Obesity webinar
Dr Charlotte Evans
Dr Charlotte Evans is a lecturer in nutritional epidemiology and public health nutrition at the University of Leeds.
She summed up the crisis as being “complex” and requiring a lot of people to help remedy the problem.
The questions she chose to answer were:
“The panel seem against low calorie soft drinks on grounds that they encourage sweet appetite, yet recent studies suggest they may satisfy a sweet tooth and help compliance with weight loss diet?” Nutritionist Sigrid Gibson from Sig-nuture ltd
Evans: “Our recent publication in the British Journal of Nutrition on sugar sweetened beverages and risk of type 2 diabetes found that those reporting drinking low calorie drinks were still at increased risk although the risk was attenuated.

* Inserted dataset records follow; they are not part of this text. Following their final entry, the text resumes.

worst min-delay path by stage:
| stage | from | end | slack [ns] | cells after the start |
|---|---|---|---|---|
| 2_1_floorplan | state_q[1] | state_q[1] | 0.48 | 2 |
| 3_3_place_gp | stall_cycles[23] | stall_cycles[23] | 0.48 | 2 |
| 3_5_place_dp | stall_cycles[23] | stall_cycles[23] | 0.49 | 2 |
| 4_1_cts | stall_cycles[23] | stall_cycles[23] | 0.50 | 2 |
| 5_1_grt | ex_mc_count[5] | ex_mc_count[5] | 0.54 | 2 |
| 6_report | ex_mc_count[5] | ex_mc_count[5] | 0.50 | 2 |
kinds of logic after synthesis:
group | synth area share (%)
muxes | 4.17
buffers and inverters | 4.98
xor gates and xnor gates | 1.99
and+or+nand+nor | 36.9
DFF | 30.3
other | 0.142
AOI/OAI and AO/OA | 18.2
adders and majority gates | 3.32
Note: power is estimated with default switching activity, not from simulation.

“This could be due to mis-reporting or because people often have a mix of sugar free and sweetened drinks or because they are increasing sugar intake from elsewhere or there is a dietary pattern related to drinking sweetened drinks (artificial or caloric sweeteners). There are also neurological studies that indicate when people drink artificial sweetened drinks it does not fire the same signals of satisfaction in the brain resulting in searching for more sugar. Possibly the jury is out on this at the moment, but [there’s] lots of research in progress.”
“What evidence – if any – is there that sugar itself is linked to health problems, even if a healthy weight is maintained?” Peter Rakic, student, London Metropolitan University.
Evans: “The evidence is growing. A large cohort study in the US reports that high sugar consumption is associated with higher risk of cardiovascular disease. Jim Mann in New Zealand has published two review papers reporting increased weight gain with increased total sugar intake trials and increased markers of cardiovascular disease. The evidence for weight gain and increased risk with sugar sweetened beverage consumption is substantial and consistent in trials in adults in particular (Walter Willet’s group at Harvard).”
“If the socially deprived eat more sugar etcetera then why would you tax them further?” Dave Auerbach, Nutrition and Health Foundation
Evans: “Any tax should be carefully evaluated to ensure there isn’t an increase in health and economic inequalities. Modelling of a tax on sugar sweetened drinks done by Oxford University has reported that there is a very slight increased cost burden on people with the lowest incomes.”
“In ecological studies are the highest consumers of sugar the most obese? Think Swiss have quite high sugar consumption but not obese - maybe the physical activity factor is important here?” Ayela Spiro, nutritional scientist, British Nutrition Foundation.
Evans: “The Swiss are the thinnest nation in Europe. They have maintained an environment that is not as obesogenic as in the UK and have a strong cultural identity around traditional eating habits (my sister lived there for many years). Food is very expensive, they have small portion sizes of energy dense food, fewer opportunities to snack, shorter opening hours for supermarkets, eat less processed food (in fast food restaurants, crisps). However, the national dish contains lardons (fatty meat), cream and cheese – as they say, everything in moderation.”